◆ **Stored data**

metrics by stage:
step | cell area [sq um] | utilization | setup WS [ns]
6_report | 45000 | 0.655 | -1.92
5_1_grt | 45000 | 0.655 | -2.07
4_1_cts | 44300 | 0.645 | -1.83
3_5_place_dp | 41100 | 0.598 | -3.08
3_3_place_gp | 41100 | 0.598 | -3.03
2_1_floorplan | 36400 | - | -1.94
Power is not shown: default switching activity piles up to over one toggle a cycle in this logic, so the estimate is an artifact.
### src/rtl/logic_op_sequencer_pkg.sv
// Shared op-code and FSM state encodings for the logic-op sequencer and its core.
package logic_op_sequencer_pkg;

    typedef logic [1:0] op_t;

    localparam op_t OP_AND = 2'b00;
    localparam op_t OP_OR  = 2'b01;
    localparam op_t OP_XOR = 2'b10;
    localparam op_t OP_NOT = 2'b11;

    localparam logic [1:0] ST_IDLE = 2'd0;
    localparam logic [1:0] ST_EXEC = 2'd1;
    localparam logic [1:0] ST_RESP = 2'd2;

endpackage

### src/rtl/logic_op_sequencer_core.sv
// Combinational logical unit: AND/OR/XOR on X,Y into the low half; NOT inverts the full-width Z.
module logic_core
    import logic_op_sequencer_pkg::*;
#(
    parameter int DATA_W = 4
) (
    input  op_t                  i_op,
    input  logic [DATA_W-1:0]    i_x,
    input  logic [DATA_W-1:0]    i_y,
    input  logic [2*DATA_W-1:0]  i_z,
    output logic [DATA_W-1:0]    o_one,
    output logic [DATA_W-1:0]    o_two
);

    always_comb begin
        o_one = '0;
        o_two = '0;
        case (i_op)
            OP_AND: o_one = i_x & i_y;
            OP_OR:  o_one = i_x | i_y;
            OP_XOR: o_one = i_x ^ i_y;
            OP_NOT: begin
                o_one = ~i_z[DATA_W-1:0];
                o_two = ~i_z[2*DATA_W-1:DATA_W];
            end
            default: begin
                o_one = '0;
                o_two = '0;
            end
        endcase
    end

endmodule

### src/rtl/logic_op_sequencer.sv
// Valid/ready front end for logic_core: capture request, register result, present until taken.
// Keeps a chainable accumulator and a saturating count of delivered responses.
module logic_op_sequencer
    import logic_op_sequencer_pkg::*;
#(
    parameter int                DATA_W   = 4,
    parameter int                CNT_W    = 8,
    parameter logic [DATA_W-1:0] ACC_INIT = '0
) (
    input  logic                 i_clk,
    input  logic                 i_rst_n,
    input  logic                 i_req_valid,
    output logic                 o_req_ready,
    input  logic [1:0]           i_req_op,
    input  logic [DATA_W-1:0]    i_req_x,
    input  logic [DATA_W-1:0]    i_req_y,
    input  logic [2*DATA_W-1:0]  i_req_z,
    input  logic                 i_req_use_acc,
    input  logic                 i_req_acc_wr,
    input  logic                 i_acc_clr,
    output logic                 o_rsp_valid,
    input  logic                 i_rsp_ready,
    output logic [1:0]           o_rsp_op,
    output logic [DATA_W-1:0]    o_rsp_one,
    output logic [DATA_W-1:0]    o_rsp_two,
    output logic [DATA_W-1:0]    o_acc,
    output logic [CNT_W-1:0]     o_op_count
);

    logic [1:0]          r_state;
    op_t                 r_op;
    logic [DATA_W-1:0]   r_x;
    logic [DATA_W-1:0]   r_y;
    logic [2*DATA_W-1:0] r_z;
    logic                r_acc_wr;
    op_t                 r_rsp_op;
    logic [DATA_W-1:0]   r_rsp_one;
    logic [DATA_W-1:0]   r_rsp_two;
    logic [DATA_W-1:0]   r_acc;
    logic [CNT_W-1:0]    r_cnt;

    logic [DATA_W-1:0]   w_one;
    logic [DATA_W-1:0]   w_two;

    logic_core #(.DATA_W(DATA_W)) u_core (
        .i_op  (r_op),
        .i_x   (r_x),
        .i_y   (r_y),
        .i_z   (r_z),
        .o_one (w_one),
        .o_two (w_two)
    );

    always_ff @(posedge i_clk or negedge i_rst_n) begin
        if (!i_rst_n) begin
            r_state   <= ST_IDLE;
            r_op      <= OP_AND;
            r_x       <= '0;
            r_y       <= '0;
            r_z       <= '0;
            r_acc_wr  <= 1'b0;
            r_rsp_op  <= OP_AND;
            r_rsp_one <= '0;
            r_rsp_two <= '0;
            r_cnt     <= '0;
        end else begin
            case (r_state)
                ST_IDLE: begin
                    if (i_req_valid) begin
                        r_op     <= i_req_op;
                        // Reads the register, so a same-cycle acc_clr still yields the pre-clear value.
                        r_x      <= i_req_use_acc ? r_acc : i_req_x;
                        r_y      <= i_req_y;
                        r_z      <= i_req_z;
                        r_acc_wr <= i_req_acc_wr;
                        r_state  <= ST_EXEC;
                    end
                end
                ST_EXEC: begin
                    r_rsp_op  <= r_op;
                    r_rsp_one <= w_one;
                    r_rsp_two <= w_two;
                    r_state   <= ST_RESP;
                end
                ST_RESP: begin
                    if (i_rsp_ready) begin
                        if (r_cnt != {CNT_W{1'b1}}) begin
                            r_cnt <= r_cnt + 1'b1;
                        end
                        r_state <= ST_IDLE;
                    end
                end
                default: r_state <= ST_IDLE;
            endcase
        end
    end

    always_ff @(posedge i_clk or negedge i_rst_n) begin
        if (!i_rst_n) begin
            r_acc <= ACC_INIT;
        end else if (i_acc_clr) begin
            r_acc <= ACC_INIT;
        end else if ((r_state == ST_EXEC) && r_acc_wr) begin
            r_acc <= w_one;
        end
    end

    assign o_req_ready = (r_state == ST_IDLE);
    assign o_rsp_valid = (r_state == ST_RESP);
    assign o_rsp_op    = r_rsp_op;
    assign o_rsp_one   = r_rsp_one;
    assign o_rsp_two   = r_rsp_two;
    assign o_acc       = r_acc;
    assign o_op_count  = r_cnt;

endmodule

### config.mk
export PLATFORM = sky130hd
export DESIGN_NAME = logic_op_sequencer
export DESIGN_NICKNAME = d
export VERILOG_FILES = /design/src/rtl/logic_op_sequencer_pkg.sv /design/src/rtl/logic_op_sequencer_core.sv /design/src/rtl/logic_op_sequencer.sv
export SDC_FILE = /design/constraint.sdc
export NUM_CORES = 1
export LEC_CHECK = 0
export ABC_AREA = 1
export CORE_MARGIN = 10
export CORE_UTILIZATION = 45
export CTS_CLUSTER_SIZE = 12
export DETAILED_ROUTE_END_ITERATION = 10
export PLACE_DENSITY = 0.73
export SETUP_SLACK_MARGIN = 0.5
export SYNTH_ARGS = -nofsm -noshare
export SYNTH_HDL_FRONTEND = slang
export SYNTH_SLANG_ARGS = --single-unit
### constraint.sdc
create_clock -name i_clk -period 1.4 [get_ports i_clk]
set_clock_uncertainty 0.05 [all_clocks]
set_input_delay 0.21 -clock i_clk [delete_from_list [all_inputs] [get_ports i_clk]]
set_output_delay 0.21 -clock i_clk [all_outputs]
set_load 0.02 [all_outputs]
==> load_flow_metrics.sql, run 1 <==
INSERT INTO impl_metrics (metric_group, metric, value, unit) VALUES
('floorplanning', 'io_pins', '49', ''),
('synthesis', 'post-synth-top-area-cell', 'sky130_fd_sc_hd__dfrtp_1', ''),
('worst_hold_path', 'hp-class', 'input pin to async pin', ''),
('synthesis', 'synthFlopType', 'sky130_fd_sc_hd__dfrtp_1', ''),
('clocking', 'cts_root_buffer', 'sky130_fd_sc_hd__clkbuf_8', ''),
('final_layout', 'antenna_cells_inserted', '0', ''),
('pwr', 'power.ir.vdd_worst', '1.28', 'mV'),
('synthesis', 'yosys_register_bits', '43', ''),
('pwr', 'power_density', '2190', 'mW/mm2'),
('synthesis', 'synth_largest_type_area_fraction', '48.8', '%'),
('final_layout', 'post-route-cell-area', '0.00378', 'mm2'),
('synthesis', 'synthCells', '260', ''),
('placement', 'post_dp_cell_area', '0.00284', 'mm2'),
('sta', 'post-route-period-util', '94.0', '%'),
('pwr', 'report.power.total', '8.29', 'mW'),
('routing', 'antenna_left', '0', ''),
('final_layout', 'post_route_cells_drive_above_1_share', '52.3', '%'),
('synthesis', 'async_flop_share', '100', '%'),
('routing', 'routed-via-count', '2120', ''),
('worst_setup_path', 'worst_r2r_startpoint', 'r_state[0]$_DFFE_PN0P_', ''),
('global_route', 'pin_count_of_the_biggest_net_entering_global_routing', '29', ''),
('sta', 'timing.final.setup_violations', '0', ''),
('global_route', 'grt_first_pass_wirelength', '9720', 'um'),
('global_route', 'vias_in_the_first_global_route', '2044', ''),
('floorplanning', 'start_util', '46.6', '%'),
('floorplanning', 'floorplan.die_area', '0.00810', 'mm2'),
('worst_setup_path', 'worst_ep_required_time', '1.14', 'ns'),
('clocking', 'cts.sink_count', '43', ''),
('synthesis', 'synth.lib_cells_used.distinct', '26', ''),
('pwr', 'total_leakage_power', '1.79', 'nW'),
('sta', 'clock.fmax', '760', 'MHz'),
('sta', 'maxSlewHeadroom', '73.6', '%'),
('worst_setup_path', 'timing.critical_path.arrival', '1.06', 'ns'),
('placement', 'io_buffers', '48', ''),
('clocking', 'cts_tree', 'done', ''),
('global_route', 'antenna_found_initial', '0', ''),
('run_status', 'result_of_the_run', 'finished with violations', ''),
('clocking', 'cts_buf_count', '5', ''),
('floorplanning', 'fp.coreArea', '0.00472', 'mm2'),
('worst_setup_path', 'timing.critical_path.to_type', 'output pin', ''),
('clocking', 'cts.clk_slew.worst_paths', '0.08', 'ns'),
('synthesis', 'synth.yosys.warnings', '0', ''),
('final_layout', 'nFillCells', '271', ''),
('final_layout', 'area_delta_synth_final', '71.4', '%'),
('worst_setup_path', 'worst_setup_path_startpoint', 'r_state[0]$_DFFE_PN0P_', ''),
('worst_setup_path', 'path_max_fanout', '3', ''),
('run_status', 'failed_checks', 'hold timing', ''),
('synthesis', 'syn_area', '0.00220', 'mm2'),
('global_route', 'overall_routing_resource_usage', '14.3', '%'),
('clocking', 'clock_tree.buffer_depth', '2', ''),
('routing', 'route.detailed.drc', '0', ''),
('floorplanning', 'rows', '25', ''),
('sta', 'setup_repair_after_global_routing_missed_its_margin', 'true', ''),
('sta', 'tightest_slew', '0.396', 'ns'),
('synthesis', 'yosys-top-cells-area', 'sky130_fd_sc_hd__dfrtp_1 (49%), sky130_fd_sc_hd__nand2_1 (15%), sky130_fd_sc_hd__inv_1 (5.8%), sky130_fd_sc_hd__ha_1 (5.1%), sky130_fd_sc_hd__nand3_1 (4.8%)', ''),
('floorplanning', 'die-height', '90.0', 'um'),
('final_layout', 'multiInputGateArea', '0.00126', 'mm2'),
('floorplanning', 'die_width', '90.0', 'um'),
('synthesis', 'yosysSeqAreaShare', '48.8', '%'),
('synthesis', 'syn_area_per_cell', '8.47', 'um2'),
('routing', 'detailed_router_s_first_iteration_violation_count', '83', ''),
('routing', 'post_drt_wl_per_cell', '15.9', 'um'),
('synthesis', 'synth_enable_flop_cells', '0', ''),
('worst_setup_path', 'critical_path_class', 'register to output pin', ''),
('clocking', 'insertion_delay', '0.31', 'ns'),
('sta', 'worst_hold_slack', '-0.236', 'ns'),
('routing', 'detailedRoute.firstPassIterationCount', '4', ''),
('clocking', 'htree_levels', '2', ''),
('worst_setup_path', 'worst-r2r-setup-slack', '0.10', 'ns'),
('routing', 'drt-vias-per-instance', '4.93', ''),
('placement', 'gp_congestion', '0.795', ''),
('final_layout', 'num-nets-final', '396', ''),
('final_layout', 'final-seq-area', '0.00108', 'mm2'),
('worst_setup_path', 'worst_setup_path_start_kind', 'register', ''),
('placement', 'detailed_place_hpwl', '3700', 'um'),
('run', 'cap_violations', '0', ''),
('sta', 'timing.final.hold_violations', '15', ''),
('routing', 'routed_wl', '6840', 'um'),
('sta', 'layout_min_cycle_time', '1.32', 'ns'),
('synthesis', 'synth_nets', '294', ''),
('sta', 'timing_max_transition_violations_final', '0', ''),
('global_route', 'globalRoute.totalOverflow', '0', '');
[report_power, final]
group / total, mW / leakage [nW] / internal (mW) / switching [mW]
Combinational: 4.93 / 1.18 / 2.46 / 2.47
Clock: 1.17 / 0.0644 / 0.711 / 0.459
Sequential: 2.19 / 0.546 / 1.75 / 0.443
[what timing repair did]
| action | 4_1_cts | 5_1_grt |
|---|---|---|
| buffers inserted | 28 | 11 |
| gates cloned | 1 | 3 |
| pin swaps | 11 | 19 |
| gates resized for setup | 189 | 52 |
| endpoints found under the setup margin | 67 | 67 |
| endpoints found under the hold margin | 15 | 15 |
[synth_stat cells (2+ instances only)]
| library cell | count |
|---|---|
| sky130_fd_sc_hd__xnor2_1 | 2 |
| sky130_fd_sc_hd__o21ai_0 | 5 |
| sky130_fd_sc_hd__nand4_1 | 2 |
| sky130_fd_sc_hd__buf_6 | 3 |
| sky130_fd_sc_hd__buf_4 | 3 |
| sky130_fd_sc_hd__o211ai_1 | 4 |
| sky130_fd_sc_hd__nor2_2 | 3 |
| sky130_fd_sc_hd__nand2_2 | 2 |
| sky130_fd_sc_hd__ha_1 | 9 |
| sky130_fd_sc_hd__nor2_4 | 2 |
| sky130_fd_sc_hd__nand2_4 | 3 |
| sky130_fd_sc_hd__nand3_1 | 21 |
| sky130_fd_sc_hd__o31ai_1 | 4 |
| sky130_fd_sc_hd__inv_1 | 34 |
| sky130_fd_sc_hd__o21ai_2 | 10 |
| sky130_fd_sc_hd__dfrtp_1 | 43 |
| sky130_fd_sc_hd__nor2_1 | 12 |
| sky130_fd_sc_hd__nand2_1 | 87 |
| sky130_fd_sc_hd__o21ai_1 | 4 |
[layout make-up]
| cell class | instances | share of cell area, % |
|---|---|---|
| timing repair inverter | 1 | 0.298 |
| inverter | 37 | 4.07 |
| clock inverter | 3 | 1.79 |
| tap | 67 | 2.22 |
| clock buffer | 5 | 1.82 |
| sequential | 43 | 28.7 |
| multi-input combinational | 173 | 33.4 |
| timing repair buffer | 101 | 27.7 |
[stage by stage]
stage               setup TNS [ns]  util [%]  std cells  setup WS [ns]
global route              -0.00673      80.0        430       -0.00458
detailed placement         -0.0360      60.1        379        -0.0360
finish                           0      80.0        430         0.0834
floorplan                        0         -        260          0.171
CTS                              0      72.8        416         0.0931
global placement           -0.0240      60.1        379        -0.0240
[flip-flops by register name (all words and copies together), names as in the netlist]
signal	count
o_op_count	8
r_z	8
o_acc	4
o_rsp_one	4
o_rsp_two	4
r_x	4
r_y	4
o_rsp_op	2
r_op	2
r_state	2
r_acc_wr	1
[worst paths after layout]
| check | end | cells after the start |
|---|---|---|
| max in group asynchronous | r_state[1]$_DFFE_PN0P_ | 2 |
| setup reg to reg | o_op_count[3]$_DFFE_PN0P_ | 7 |
| min in group i_clk | r_z[5]$_DFFE_PN0P_ | 3 |
| hold reg to reg | o_rsp_two[3]$_DFFE_PN0N_ | 1 |
| hold / removal | o_rsp_one[3]$_DFFE_PN0N_ | 1 |
| setup / recovery | o_rsp_valid | 4 |
[logic make-up after synthesis]
kind of cell,share of synthesized area (%)
AO/OA/AOI/OAI,9.09
adder cells (fa/ha/maj),5.11
XOR/XNOR,1.19
AND/OR/NAND/NOR,26.4
flip-flops,48.8
buffers and inverters,9.37
[critical path, stage by stage, from the launching register on]
cell and delay [ns]:
sky130_fd_sc_hd__dfrtp_2 0.46, sky130_fd_sc_hd__inv_2 0.07, sky130_fd_sc_hd__nand2_2 0.06, sky130_fd_sc_hd__inv_2 0.06
sky130_fd_sc_hd__buf_6 0.11
[layer usage]
layer,part of all wire [%],track usage [%],up-vias
li1,-,-,1025
met1,42,16.7,1018
met2,51,23.7,61
met3,4.4,3.66,16
met4,2.9,7.43,0
met5,0,0,-
[cells in the final DEF (no fill, tap or decap), types with 7 or more instances in the layout]
| cell type | instances |
|---|---|
| sky130_fd_sc_hd__dfrtp_2 | 7 |
| sky130_fd_sc_hd__buf_6 | 29 |
| sky130_fd_sc_hd__dfrtp_1 | 36 |
| sky130_fd_sc_hd__buf_4 | 38 |
| sky130_fd_sc_hd__inv_2 | 13 |
| sky130_fd_sc_hd__clkdlybuf4s50_1 | 23 |
| sky130_fd_sc_hd__nand2_2 | 23 |
| sky130_fd_sc_hd__inv_1 | 22 |
| sky130_fd_sc_hd__nand2_1 | 62 |
| sky130_fd_sc_hd__nor2_4 | 9 |
| sky130_fd_sc_hd__o21ai_2 | 15 |
| sky130_fd_sc_hd__nand3_2 | 13 |
Power figures use the tool's default switching activity.
==> run 2: changes to the inputs <==
--- a/config.mk
+++ b/config.mk
@@ -8,6 +8,7 @@
 export ABC_AREA = 1
 export CORE_MARGIN = 10
 export CORE_UTILIZATION = 45
+export CTS_BUF_LIST = sky130_fd_sc_hd__clkbuf_8
 export CTS_CLUSTER_SIZE = 12
 export DETAILED_ROUTE_END_ITERATION = 10
 export PLACE_DENSITY = 0.73
==> results of run 2 <==
Same layout as run 1: the final DEF is identical, and so are final timing and power.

◆ **What to do**
Set down exactly the lines beginning at the one that holds "buffers and inverters,9.37" and ending with the last line of the data.

◆ **Solution to the exercise**
buffers and inverters,9.37
[critical path, stage by stage, from the launching register on]
cell and delay [ns]:
sky130_fd_sc_hd__dfrtp_2 0.46, sky130_fd_sc_hd__inv_2 0.07, sky130_fd_sc_hd__nand2_2 0.06, sky130_fd_sc_hd__inv_2 0.06
sky130_fd_sc_hd__buf_6 0.11
[layer usage]
layer,part of all wire [%],track usage [%],up-vias
li1,-,-,1025
met1,42,16.7,1018
met2,51,23.7,61
met3,4.4,3.66,16
met4,2.9,7.43,0
met5,0,0,-
[cells in the final DEF (no fill, tap or decap), types with 7 or more instances in the layout]
| cell type | instances |
|---|---|
| sky130_fd_sc_hd__dfrtp_2 | 7 |
| sky130_fd_sc_hd__buf_6 | 29 |
| sky130_fd_sc_hd__dfrtp_1 | 36 |
| sky130_fd_sc_hd__buf_4 | 38 |
| sky130_fd_sc_hd__inv_2 | 13 |
| sky130_fd_sc_hd__clkdlybuf4s50_1 | 23 |
| sky130_fd_sc_hd__nand2_2 | 23 |
| sky130_fd_sc_hd__inv_1 | 22 |
| sky130_fd_sc_hd__nand2_1 | 62 |
| sky130_fd_sc_hd__nor2_4 | 9 |
| sky130_fd_sc_hd__o21ai_2 | 15 |
| sky130_fd_sc_hd__nand3_2 | 13 |
Power figures use the tool's default switching activity.
==> run 2: changes to the inputs <==
--- a/config.mk
+++ b/config.mk
@@ -8,6 +8,7 @@
 export ABC_AREA = 1
 export CORE_MARGIN = 10
 export CORE_UTILIZATION = 45
+export CTS_BUF_LIST = sky130_fd_sc_hd__clkbuf_8
 export CTS_CLUSTER_SIZE = 12
 export DETAILED_ROUTE_END_ITERATION = 10
 export PLACE_DENSITY = 0.73
==> results of run 2 <==
Same layout as run 1: the final DEF is identical, and so are final timing and power.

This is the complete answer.